Faltou tinta na "canetada" chinesa!

23/10/2018

Após uma segunda-feira morna nos mercados em que seus agentes não demonstraram convicção no movimento de apreciação das ações chinesas, temos hoje um mercado que promete emoção.

Conforme venho discutindo em meus comentários, caminhamos para um evento com características binárias no que diz respeito a dois temas muito importantes no mercado:

  • Existe a possibilidade de um acordo de curto prazo entre EUA e China no que tange a tensão comercial instaurada por Trump?
  • Existe a possibilidade de que o FED irá sinalizar ao mercado que sua política de normalização das taxas de juros será sensível as condições do mercado de capitais?

Neste momento a resposta para as duas perguntas acima aparentam ser um NÃO que provavelmente ficará oculto e deverá ser interpretado através dos gestos daqueles que exercem influência sobre estas decisões.

No que diz respeito a guerra comercial sino-americana venho trazendo para você a análise de uma das pessoas que mais sabe sobre este assunto: Arthur Kroeber, chefe de pesquisa da Gavekal.

Arthur, com quem já estive em diversas ocasiões representando a ICAP, foi um dos primeiros a mostrar seu ceticismo quanto a possibilidade de uma solução rápida para o conflito. Para ele, que é um nova-iorquino residindo em Pequim há anos, os interesses americanos vão muito além da busca por um equilíbrio comercial entre as duas nações. Os americanos querem coibir a transferência forçada de conhecimento promovido pelas instituições chinesas ao abrirem seus mercados para empresas americanas.
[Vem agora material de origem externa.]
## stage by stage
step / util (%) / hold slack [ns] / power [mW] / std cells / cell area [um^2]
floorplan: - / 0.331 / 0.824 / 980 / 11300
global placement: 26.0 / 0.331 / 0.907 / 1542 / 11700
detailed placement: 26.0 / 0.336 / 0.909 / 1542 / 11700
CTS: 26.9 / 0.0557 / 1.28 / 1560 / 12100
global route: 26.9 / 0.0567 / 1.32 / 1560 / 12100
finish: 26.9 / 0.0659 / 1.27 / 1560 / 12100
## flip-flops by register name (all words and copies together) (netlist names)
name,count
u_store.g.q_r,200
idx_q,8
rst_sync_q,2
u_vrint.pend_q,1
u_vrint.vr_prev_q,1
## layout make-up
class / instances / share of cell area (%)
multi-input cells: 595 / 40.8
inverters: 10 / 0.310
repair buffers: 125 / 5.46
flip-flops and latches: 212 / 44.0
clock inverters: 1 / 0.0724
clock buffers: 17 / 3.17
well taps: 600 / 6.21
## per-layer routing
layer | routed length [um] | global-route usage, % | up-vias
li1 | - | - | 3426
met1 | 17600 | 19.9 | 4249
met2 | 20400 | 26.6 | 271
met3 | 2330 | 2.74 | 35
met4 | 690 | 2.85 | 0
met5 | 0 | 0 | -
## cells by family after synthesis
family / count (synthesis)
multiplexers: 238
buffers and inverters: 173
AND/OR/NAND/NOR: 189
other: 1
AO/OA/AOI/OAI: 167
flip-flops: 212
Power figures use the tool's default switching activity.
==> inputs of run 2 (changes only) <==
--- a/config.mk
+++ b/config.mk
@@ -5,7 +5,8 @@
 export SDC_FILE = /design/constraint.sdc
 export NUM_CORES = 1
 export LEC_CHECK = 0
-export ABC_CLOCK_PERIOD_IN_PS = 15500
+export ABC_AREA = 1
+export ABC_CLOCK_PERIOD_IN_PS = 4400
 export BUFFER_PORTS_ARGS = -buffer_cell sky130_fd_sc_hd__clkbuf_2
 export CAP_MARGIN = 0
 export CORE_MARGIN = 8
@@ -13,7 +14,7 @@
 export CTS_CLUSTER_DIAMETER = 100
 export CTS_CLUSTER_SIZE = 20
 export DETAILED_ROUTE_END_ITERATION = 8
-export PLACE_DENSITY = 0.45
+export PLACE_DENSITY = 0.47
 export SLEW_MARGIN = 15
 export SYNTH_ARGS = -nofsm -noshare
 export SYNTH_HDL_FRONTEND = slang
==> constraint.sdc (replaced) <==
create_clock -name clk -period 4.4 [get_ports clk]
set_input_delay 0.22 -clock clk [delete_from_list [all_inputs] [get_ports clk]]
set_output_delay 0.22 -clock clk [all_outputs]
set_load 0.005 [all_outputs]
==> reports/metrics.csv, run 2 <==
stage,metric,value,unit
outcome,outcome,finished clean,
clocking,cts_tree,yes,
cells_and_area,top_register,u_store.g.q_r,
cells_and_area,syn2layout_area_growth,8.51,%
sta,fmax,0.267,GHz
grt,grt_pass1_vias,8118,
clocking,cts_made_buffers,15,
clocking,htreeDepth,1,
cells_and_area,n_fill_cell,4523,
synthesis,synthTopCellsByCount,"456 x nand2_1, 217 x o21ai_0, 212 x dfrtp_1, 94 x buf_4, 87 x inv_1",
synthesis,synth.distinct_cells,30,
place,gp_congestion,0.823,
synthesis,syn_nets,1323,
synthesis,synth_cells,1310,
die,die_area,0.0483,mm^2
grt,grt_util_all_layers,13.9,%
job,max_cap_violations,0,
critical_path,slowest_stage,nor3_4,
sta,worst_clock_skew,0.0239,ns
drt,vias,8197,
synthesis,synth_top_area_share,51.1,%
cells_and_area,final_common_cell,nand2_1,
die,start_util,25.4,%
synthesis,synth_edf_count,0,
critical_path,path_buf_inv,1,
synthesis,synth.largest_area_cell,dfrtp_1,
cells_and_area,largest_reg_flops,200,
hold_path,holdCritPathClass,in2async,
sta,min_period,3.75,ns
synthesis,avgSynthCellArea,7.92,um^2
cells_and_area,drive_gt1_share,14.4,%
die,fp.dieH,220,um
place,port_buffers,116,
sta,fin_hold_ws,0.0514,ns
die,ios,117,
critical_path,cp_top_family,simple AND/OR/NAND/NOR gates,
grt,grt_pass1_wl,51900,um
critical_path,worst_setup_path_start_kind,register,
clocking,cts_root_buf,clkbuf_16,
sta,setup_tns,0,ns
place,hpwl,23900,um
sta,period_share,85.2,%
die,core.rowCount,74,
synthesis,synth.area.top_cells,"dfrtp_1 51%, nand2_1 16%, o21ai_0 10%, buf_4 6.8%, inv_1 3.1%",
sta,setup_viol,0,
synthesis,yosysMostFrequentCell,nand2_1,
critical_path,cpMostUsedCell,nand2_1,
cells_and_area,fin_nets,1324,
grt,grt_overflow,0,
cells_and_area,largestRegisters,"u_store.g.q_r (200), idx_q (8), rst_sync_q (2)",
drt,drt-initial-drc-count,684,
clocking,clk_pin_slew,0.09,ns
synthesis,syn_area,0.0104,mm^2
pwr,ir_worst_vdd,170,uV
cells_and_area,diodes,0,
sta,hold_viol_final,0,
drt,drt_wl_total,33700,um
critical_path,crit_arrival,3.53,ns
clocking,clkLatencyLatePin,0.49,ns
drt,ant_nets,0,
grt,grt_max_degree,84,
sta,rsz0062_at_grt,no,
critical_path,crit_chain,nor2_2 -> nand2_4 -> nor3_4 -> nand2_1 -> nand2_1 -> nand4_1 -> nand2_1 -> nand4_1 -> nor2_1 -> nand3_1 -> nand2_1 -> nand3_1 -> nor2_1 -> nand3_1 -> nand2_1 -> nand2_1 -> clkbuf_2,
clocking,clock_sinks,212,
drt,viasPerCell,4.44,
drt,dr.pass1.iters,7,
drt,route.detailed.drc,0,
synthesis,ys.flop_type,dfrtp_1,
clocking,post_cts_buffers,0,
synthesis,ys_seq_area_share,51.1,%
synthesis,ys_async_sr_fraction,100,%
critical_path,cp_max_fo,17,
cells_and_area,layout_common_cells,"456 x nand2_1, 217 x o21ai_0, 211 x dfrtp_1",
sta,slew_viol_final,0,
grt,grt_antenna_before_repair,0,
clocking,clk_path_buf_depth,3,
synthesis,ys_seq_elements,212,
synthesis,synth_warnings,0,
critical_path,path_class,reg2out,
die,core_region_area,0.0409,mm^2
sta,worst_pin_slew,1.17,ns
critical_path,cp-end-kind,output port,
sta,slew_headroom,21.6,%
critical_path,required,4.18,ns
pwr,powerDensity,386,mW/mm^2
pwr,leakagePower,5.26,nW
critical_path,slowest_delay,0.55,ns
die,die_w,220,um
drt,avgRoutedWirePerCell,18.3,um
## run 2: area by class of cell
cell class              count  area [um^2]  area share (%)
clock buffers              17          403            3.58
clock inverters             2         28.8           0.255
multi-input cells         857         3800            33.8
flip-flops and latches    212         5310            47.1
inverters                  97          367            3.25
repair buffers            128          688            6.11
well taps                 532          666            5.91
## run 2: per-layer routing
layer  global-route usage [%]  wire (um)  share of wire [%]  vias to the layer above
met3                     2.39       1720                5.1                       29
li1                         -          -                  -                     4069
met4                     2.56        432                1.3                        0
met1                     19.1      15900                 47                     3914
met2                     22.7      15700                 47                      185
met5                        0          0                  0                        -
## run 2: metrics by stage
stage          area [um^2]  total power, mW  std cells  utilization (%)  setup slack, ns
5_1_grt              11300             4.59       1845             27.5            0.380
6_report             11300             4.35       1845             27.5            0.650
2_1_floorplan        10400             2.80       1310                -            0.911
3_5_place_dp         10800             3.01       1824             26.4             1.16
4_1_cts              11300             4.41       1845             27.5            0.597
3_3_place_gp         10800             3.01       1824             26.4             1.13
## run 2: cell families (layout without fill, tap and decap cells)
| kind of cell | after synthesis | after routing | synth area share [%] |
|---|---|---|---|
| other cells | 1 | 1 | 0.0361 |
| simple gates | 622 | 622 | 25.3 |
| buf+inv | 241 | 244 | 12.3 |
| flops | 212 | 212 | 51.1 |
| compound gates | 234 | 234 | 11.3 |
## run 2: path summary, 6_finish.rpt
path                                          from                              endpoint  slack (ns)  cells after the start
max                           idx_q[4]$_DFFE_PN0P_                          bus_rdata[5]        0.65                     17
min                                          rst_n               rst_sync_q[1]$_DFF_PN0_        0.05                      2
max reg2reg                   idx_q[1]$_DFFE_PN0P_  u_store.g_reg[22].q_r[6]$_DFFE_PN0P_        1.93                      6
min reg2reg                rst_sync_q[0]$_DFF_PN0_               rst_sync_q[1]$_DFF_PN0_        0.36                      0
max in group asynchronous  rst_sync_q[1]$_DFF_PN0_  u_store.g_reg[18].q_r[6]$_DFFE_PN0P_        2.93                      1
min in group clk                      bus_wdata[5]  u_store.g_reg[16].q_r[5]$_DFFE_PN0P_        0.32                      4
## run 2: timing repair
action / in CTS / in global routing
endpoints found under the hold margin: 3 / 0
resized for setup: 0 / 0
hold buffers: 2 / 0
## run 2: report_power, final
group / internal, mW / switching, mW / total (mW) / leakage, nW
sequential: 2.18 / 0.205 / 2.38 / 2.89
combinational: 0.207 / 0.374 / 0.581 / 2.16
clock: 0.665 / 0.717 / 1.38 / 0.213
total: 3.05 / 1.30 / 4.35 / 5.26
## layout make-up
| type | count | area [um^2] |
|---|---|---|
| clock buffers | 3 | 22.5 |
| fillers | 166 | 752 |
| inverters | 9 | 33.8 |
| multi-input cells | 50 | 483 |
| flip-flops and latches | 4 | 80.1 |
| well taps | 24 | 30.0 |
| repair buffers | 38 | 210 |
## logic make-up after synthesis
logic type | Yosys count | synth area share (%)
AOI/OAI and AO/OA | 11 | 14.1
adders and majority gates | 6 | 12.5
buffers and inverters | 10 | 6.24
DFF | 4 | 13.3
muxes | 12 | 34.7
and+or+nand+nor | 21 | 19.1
--- src/rtl/irq_reg_decode.sv ---
module irq_reg_decode
  import irq_timer_pkg::*;
#(
  parameter int ADDR_W = 16,
  parameter int DATA_W = 8,
  parameter int CNT_W  = 8,
  parameter int EN_BIT = 1
) (
  input  logic              clk,
  input  logic              rst_n,
  input  logic              wr_en,
  input  logic [ADDR_W-1:0] wr_addr,
  input  logic [DATA_W-1:0] wr_data,
  output reg_op_e           op,
  output logic              en_bit,
  output logic [CNT_W-1:0]  reload_q
);
  localparam int NIB_W = CNT_W / 2;

  logic [ADDR_W-1:0] code;
  logic [NIB_W-1:0]  nib;

  function automatic logic [CNT_W-1:0] merge_half(
    input logic [CNT_W-1:0] old, input logic [NIB_W-1:0] half, input logic upper);
    logic [CNT_W-1:0] r;
    r = old;
    if (upper) r[CNT_W-1:NIB_W] = half;
    else       r[NIB_W-1:0]     = half;
    return r;
  endfunction

  assign code   = wr_addr & ADDR_W'(REG_MASK);
  assign nib    = NIB_W'(wr_data);
  assign en_bit = wr_data[EN_BIT];

  always_comb begin
    op = OP_NONE;
    if (wr_en) begin
      if      (code == ADDR_W'(REG_RLO))  op = OP_RLO;
      else if (code == ADDR_W'(REG_RHI))  op = OP_RHI;
      else if (code == ADDR_W'(REG_CTRL)) op = OP_CTRL;
      else if (code == ADDR_W'(REG_ACK))  op = OP_ACK;
    end
  end

  always_ff @(posedge clk or negedge rst_n) begin
    if (!rst_n)             reload_q <= '0;
    else if (op == OP_RLO)  reload_q <= merge_half(reload_q, nib, 1'b0);
    else if (op == OP_RHI)  reload_q <= merge_half(reload_q, nib, 1'b1);
  end

  assert_keep_high_R1: assert property (@(posedge clk) disable iff (!rst_n)
    (op == OP_RLO) |=> (reload_q[CNT_W-1:NIB_W] == $past(reload_q[CNT_W-1:NIB_W]))
                       && (reload_q[NIB_W-1:0] == $past(nib)));
  assert_keep_low_R1: assert property (@(posedge clk) disable iff (!rst_n)
    (op == OP_RHI) |=> (reload_q[NIB_W-1:0] == $past(reload_q[NIB_W-1:0]))
                       && (reload_q[CNT_W-1:NIB_W] == $past(nib)));
  assert_no_stray_R12: assert property (@(posedge clk) disable iff (!rst_n)
    (op != OP_RLO && op != OP_RHI) |=> $stable(reload_q));
endmodule
**src/rtl/stamp_pkg.sv**
```systemverilog
package stamp_pkg;
  // kind of count load requested in a cycle
  typedef enum logic [1:0] {
    LOAD_NONE = 2'b00,
    LOAD_LO   = 2'b01,
    LOAD_HI   = 2'b10,
    LOAD_BOTH = 2'b11
  } load_kind_e;

  localparam int unsigned DEF_INT_W   = 64;
  localparam int unsigned DEF_FRAC_W  = 24;
  localparam int unsigned DEF_SCALE_W = 32;
endpackage

```
**src/rtl/stamp_scale_reg.sv**
```systemverilog
module stamp_scale_reg #(
  parameter int unsigned SCALE_W = 32,
  parameter int unsigned FRAC_W  = 24
) (
  input  logic               clk,
  input  logic               rst_n,
  input  logic               we_i,
  input  logic [SCALE_W-1:0] wdata_i,
  output logic [SCALE_W-1:0] scale_o
);
  localparam logic [SCALE_W-1:0] UNITY = SCALE_W'(1) << FRAC_W;

  always_ff @(posedge clk or negedge rst_n) begin
    if (!rst_n)    scale_o <= UNITY;
    else if (we_i) scale_o <= wdata_i;
  end


  scale_load_chk: assert property (@(posedge clk) disable iff (!rst_n)
    we_i |=> scale_o == $past(wdata_i));

  scale_keep_chk: assert property (@(posedge clk) disable iff (!rst_n)
    !we_i |=> $stable(scale_o));
endmodule

```
**src/rtl/stamp_accum.sv**
```systemverilog
module stamp_accum
  import stamp_pkg::*;
#(
  parameter int unsigned INT_W   = 64,
  parameter int unsigned FRAC_W  = 24,
  parameter int unsigned SCALE_W = 32
) (
  input  logic               clk,
  input  logic               rst_n,
  input  logic               en_i,
  input  logic               scale_en_i,
  input  logic [SCALE_W-1:0] scale_i,
  input  logic               lo_we_i,
  input  logic               hi_we_i,
  input  logic [INT_W/2-1:0] wdata_i,
  output logic [INT_W-1:0]   count_o,
  output logic [FRAC_W-1:0]  frac_o
);
  localparam int unsigned ACC_W  = INT_W + FRAC_W;
  localparam int unsigned HALF_W = INT_W / 2;

  typedef logic [ACC_W-1:0] acc_t;

  // increment for one tick: programmable scale or exactly one integer unit
  function automatic acc_t tick_inc(logic use_scale, logic [SCALE_W-1:0] sc);
    if (use_scale) return ACC_W'(sc);
    return acc_t'(1) << FRAC_W;
  endfunction

  // replace selected integer halves, zero the fraction
  function automatic acc_t deposit(acc_t cur, load_kind_e kind,
                                   logic [HALF_W-1:0] d);
    logic [INT_W-1:0] ip;
    ip = cur[ACC_W-1:FRAC_W];
    if (kind[0]) ip[HALF_W-1:0]     = d;
    if (kind[1]) ip[INT_W-1:HALF_W] = d;
    return {ip, {FRAC_W{1'b0}}};
  endfunction

  acc_t       acc_q;
  load_kind_e load_kind;
  logic       load_evt;   // some half is being written this cycle
  logic       tick_evt;   // an increment is applied this cycle

  assign load_kind = load_kind_e'({hi_we_i, lo_we_i});
  assign load_evt  = lo_we_i | hi_we_i;
  assign tick_evt  = en_i & ~load_evt;

  always_ff @(posedge clk or negedge rst_n) begin
    if (!rst_n)        acc_q <= '0;
    else if (load_evt) acc_q <= deposit(acc_q, load_kind, wdata_i);
    else if (tick_evt) acc_q <= acc_q + tick_inc(scale_en_i, scale_i);
  end

  assign count_o = acc_q[ACC_W-1:FRAC_W];
  assign frac_o  = acc_q[FRAC_W-1:0];


  hold_when_idle_chk: assert property (@(posedge clk) disable iff (!rst_n)
    (!en_i && !load_evt) |=> ($stable(count_o) && $stable(frac_o)));

  unit_step_chk: assert property (@(posedge clk) disable iff (!rst_n)
    (en_i && !scale_en_i && !load_evt) |=>
      (count_o == $past(count_o) + 1'b1 && frac_o == $past(frac_o)));

  lo_load_chk: assert property (@(posedge clk) disable iff (!rst_n)
    (lo_we_i && !hi_we_i) |=>
      (count_o[HALF_W-1:0] == $past(wdata_i) &&
       count_o[INT_W-1:HALF_W] == $past(count_o[INT_W-1:HALF_W]) &&
       frac_o == '0));

  hi_load_chk: assert property (@(posedge clk) disable iff (!rst_n)
    (hi_we_i && !lo_we_i) |=>
      (count_o[INT_W-1:HALF_W] == $past(wdata_i) &&
       count_o[HALF_W-1:0] == $past(count_o[HALF_W-1:0]) &&
       frac_o == '0));

  both_load_chk: assert property (@(posedge clk) disable iff (!rst_n)
    (hi_we_i && lo_we_i) |=> count_o == {2{$past(wdata_i)}});

  load_beats_tick_chk: assert property (@(posedge clk) disable iff (!rst_n)
    (load_evt && en_i) |=> frac_o == '0);
endmodule

```
**src/rtl/stamp_counter.sv**
```systemverilog
module stamp_counter
  import stamp_pkg::*;
#(
  parameter int unsigned INT_W   = DEF_INT_W,
  parameter int unsigned FRAC_W  = DEF_FRAC_W,
  parameter int unsigned SCALE_W = DEF_SCALE_W
) (
  input  logic               clk,
  input  logic               rst_n,
  input  logic               en_i,
  input  logic               scale_en_i,
  input  logic               scale_we_i,
  input  logic [SCALE_W-1:0] scale_wdata_i,
  input  logic               lo_we_i,
  input  logic               hi_we_i,
  input  logic [INT_W/2-1:0] wdata_i,
  output logic [INT_W-1:0]   count_o
);
  logic [SCALE_W-1:0] scale_q;
  logic [FRAC_W-1:0]  frac_w;

  stamp_scale_reg #(.SCALE_W(SCALE_W), .FRAC_W(FRAC_W)) scale_i (
    .clk     (clk),
    .rst_n   (rst_n),
    .we_i    (scale_we_i),
    .wdata_i (scale_wdata_i),
    .scale_o (scale_q)
  );

  stamp_accum #(.INT_W(INT_W), .FRAC_W(FRAC_W), .SCALE_W(SCALE_W)) accum_i (
    .clk        (clk),
    .rst_n      (rst_n),
    .en_i       (en_i),
    .scale_en_i (scale_en_i),
    .scale_i    (scale_q),
    .lo_we_i    (lo_we_i),
    .hi_we_i    (hi_we_i),
    .wdata_i    (wdata_i),
    .count_o    (count_o),
    .frac_o     (frac_w)
  );


  reset_zero_chk: assert property (@(posedge clk)
    $rose(rst_n) |-> (count_o == '0 && frac_w == '0 &&
                      scale_q == (SCALE_W'(1) << FRAC_W)));
endmodule

```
Por tudo isso, Arthur vem afirmando que estamos diante de uma guerra de exaustão ("war of attrition") que poderá durar por bastante tempo.
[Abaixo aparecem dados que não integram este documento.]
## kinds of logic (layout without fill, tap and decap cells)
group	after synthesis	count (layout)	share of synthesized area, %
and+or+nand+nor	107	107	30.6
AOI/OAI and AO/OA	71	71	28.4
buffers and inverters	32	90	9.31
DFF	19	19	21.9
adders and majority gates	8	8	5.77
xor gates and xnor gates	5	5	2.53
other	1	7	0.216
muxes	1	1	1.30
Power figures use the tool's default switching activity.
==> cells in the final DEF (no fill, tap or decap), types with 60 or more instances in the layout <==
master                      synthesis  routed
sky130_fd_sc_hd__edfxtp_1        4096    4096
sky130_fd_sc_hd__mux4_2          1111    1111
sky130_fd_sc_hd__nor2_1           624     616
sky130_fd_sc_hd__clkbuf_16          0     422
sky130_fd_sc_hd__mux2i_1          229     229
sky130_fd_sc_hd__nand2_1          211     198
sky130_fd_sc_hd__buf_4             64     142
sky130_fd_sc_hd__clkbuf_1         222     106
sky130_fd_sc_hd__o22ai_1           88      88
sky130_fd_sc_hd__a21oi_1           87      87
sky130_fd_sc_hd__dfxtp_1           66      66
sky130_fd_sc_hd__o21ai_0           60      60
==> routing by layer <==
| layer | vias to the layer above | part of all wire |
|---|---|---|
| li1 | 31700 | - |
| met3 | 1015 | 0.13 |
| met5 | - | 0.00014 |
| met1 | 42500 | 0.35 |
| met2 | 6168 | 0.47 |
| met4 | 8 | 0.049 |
[src/rtl/wcc_datapath.sv]
module wcc_datapath
  import wcc_pkg::*;
#(
  parameter int DATA_W = 32,
  parameter int ADDR_W = 3,
  parameter int PWD_W  = 32
) (
  input  logic                    clk,
  input  logic                    rstN,
  input  logic                    bitIn,
  input  ctrlStrobe_t             strobes,
  input  logic                    pwdModeEn,
  input  logic [PWD_W-1:0]        storedPwd,
  input  logic [(1<<ADDR_W)-1:0]  lockBits,
  output logic                    headBit,
  output logic                    opcodeValid,
  output logic [1:0]              opcodeOut,
  output logic                    stopPulse,
  output logic                    writeAccept,
  output logic [ADDR_W-1:0]       writeAddr,
  output logic [DATA_W:0]         writeWord,
  output logic                    errorPulse
);

  localparam int WORD_W     = DATA_W + 1;
  localparam int BODY_PLAIN = WORD_W + ADDR_W;
  localparam int BODY_PWD   = PWD_W + BODY_PLAIN;
  localparam int CNT_W      = $clog2(BODY_PWD + 1) + 1;

  logic [BODY_PWD-1:0] payload;
  logic [CNT_W-1:0]    bodyCnt;
  logic [1:0]          headNow;
  logic [ADDR_W-1:0]   frameAddr;
  logic [WORD_W-1:0]   frameWord;
  logic [PWD_W-1:0]    framePwd;
  logic [CNT_W-1:0]    expLen;
  logic                lenOk;
  logic                pwdOk;
  logic                lockHit;
  logic                acceptNow;
  logic                rejectNow;
  logic                badHead;

  assign headNow   = {headBit, bitIn};
  assign badHead   = strobes.decodeOp && (headNow != OP_WRITE) && (headNow != OP_STOP);

  // field slicing of the right-aligned body
  assign frameAddr = payload[ADDR_W-1:0];
  assign frameWord = payload[ADDR_W +: WORD_W];
  assign framePwd  = payload[BODY_PLAIN +: PWD_W];

  assign expLen    = pwdModeEn ? CNT_W'(BODY_PWD) : CNT_W'(BODY_PLAIN);
  assign lenOk     = (bodyCnt == expLen);
  assign pwdOk     = !pwdModeEn || (framePwd == storedPwd);
  assign lockHit   = lockBits[frameAddr];
  assign acceptNow = strobes.evalBody && lenOk && pwdOk && !lockHit;
  assign rejectNow = (strobes.evalBody && !acceptNow) || strobes.shortEnd || badHead;

  // header and body capture
  always_ff @(posedge clk or negedge rstN) begin
    if (!rstN) begin
      headBit <= 1'b0;
      payload <= '0;
      bodyCnt <= '0;
    end else begin
      if (strobes.takeHead) begin
        headBit <= bitIn;
        payload <= '0;
        bodyCnt <= '0;
      end else if (strobes.shiftBody) begin
        payload <= {payload[BODY_PWD-2:0], bitIn};
        if (bodyCnt != {CNT_W{1'b1}}) begin
          bodyCnt <= bodyCnt + 1'b1;
        end
      end
    end
  end

  // registered outcomes
  always_ff @(posedge clk or negedge rstN) begin
    if (!rstN) begin
      opcodeValid <= 1'b0;
      opcodeOut   <= 2'b00;
      stopPulse   <= 1'b0;
      writeAccept <= 1'b0;
      writeAddr   <= '0;
      writeWord   <= '0;
      errorPulse  <= 1'b0;
    end else begin
      opcodeValid <= strobes.decodeOp;
      stopPulse   <= strobes.decodeOp && (headNow == OP_STOP);
      errorPulse  <= rejectNow;
      writeAccept <= acceptNow;
      if (strobes.decodeOp) begin
        opcodeOut <= headNow;
      end
      if (acceptNow) begin
        writeAddr <= frameAddr;
        writeWord <= frameWord;
      end
    end
  end

endmodule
Seus efeitos, entretanto, já podem ser facilmente detectados através da cadeia de suprimentos desenvolvida ao longo dos últimos 20 anos entre os dois países em questão. Tarifas de um lado e desvalorização cambial do outro, em conjunto, contribuem para um maior atrito capaz de gerar inflação de custos e reduzir a atividade econômica de ambos.

E é justamente com base neste tema econômico que o barulhento Jim Cramer, âncora do programa Mad Money na CNBC, vem conclamando que Jerome Powell deveria fazer um "walk back" do seu comentário feito há três semanas, em que dizia que o processo de normalização das taxas de juros ainda teria um longo caminho pela frente.

Antes que você precipitadamente classifique a atitude de Cramer como uma tentativa de se alinhar com os "comprados" por interesse próprio, é importante ressaltar que sua crítica ao comportamento de Powell toma como base reclamações de empresários de diversos setores que já demonstram sinais claros de desaceleração. Em particular, os setores ligados a construção civil e venda de automóveis já parecem caminhar para uma recessão. Já o setor bancário parece nem ter desfrutado da euforia vista no "bull market" dos últimos dez anos.

Dito isso, é possível que estejamos diante de um período propício a um "divórcio litigioso" entre os governantes e a autoridade monetária. Afirmo isso com base na minha releitura de um clássico que guardo com muito carinho: Alan Greenspan, The Age of Turbulence.

No fim dos anos 80, Greenspan se viu forçado a cumprir seu mandato e a elevar os juros mesmo diante da ira de George Bush (o pai). É certo que os tempos são outros, mas os problemas, por incrível que pareça, são bem semelhantes.

Concluo chamando atenção ao fato de que caminhamos para um primeiro trimestre de 2019 nos EUA em que os indicadores econômicos deverão, em termos comparativos, ser bem inferiores daqueles registrados ao longo do mesmo período em 2018 devido aos efeitos da repatriação de recursos e cortes de impostos. Além disso, vale ressaltar que o Banco Goldman Sachs está, neste momento, entre as instituições mais conservadoras, projetando mais 5 elevações de 25 bp na taxa básica americana - uma em dezembro e mais 4 incrementos ao longo de 2019.

Por tudo isso, concluo com o meu velho - CAVEAT EMPTOR!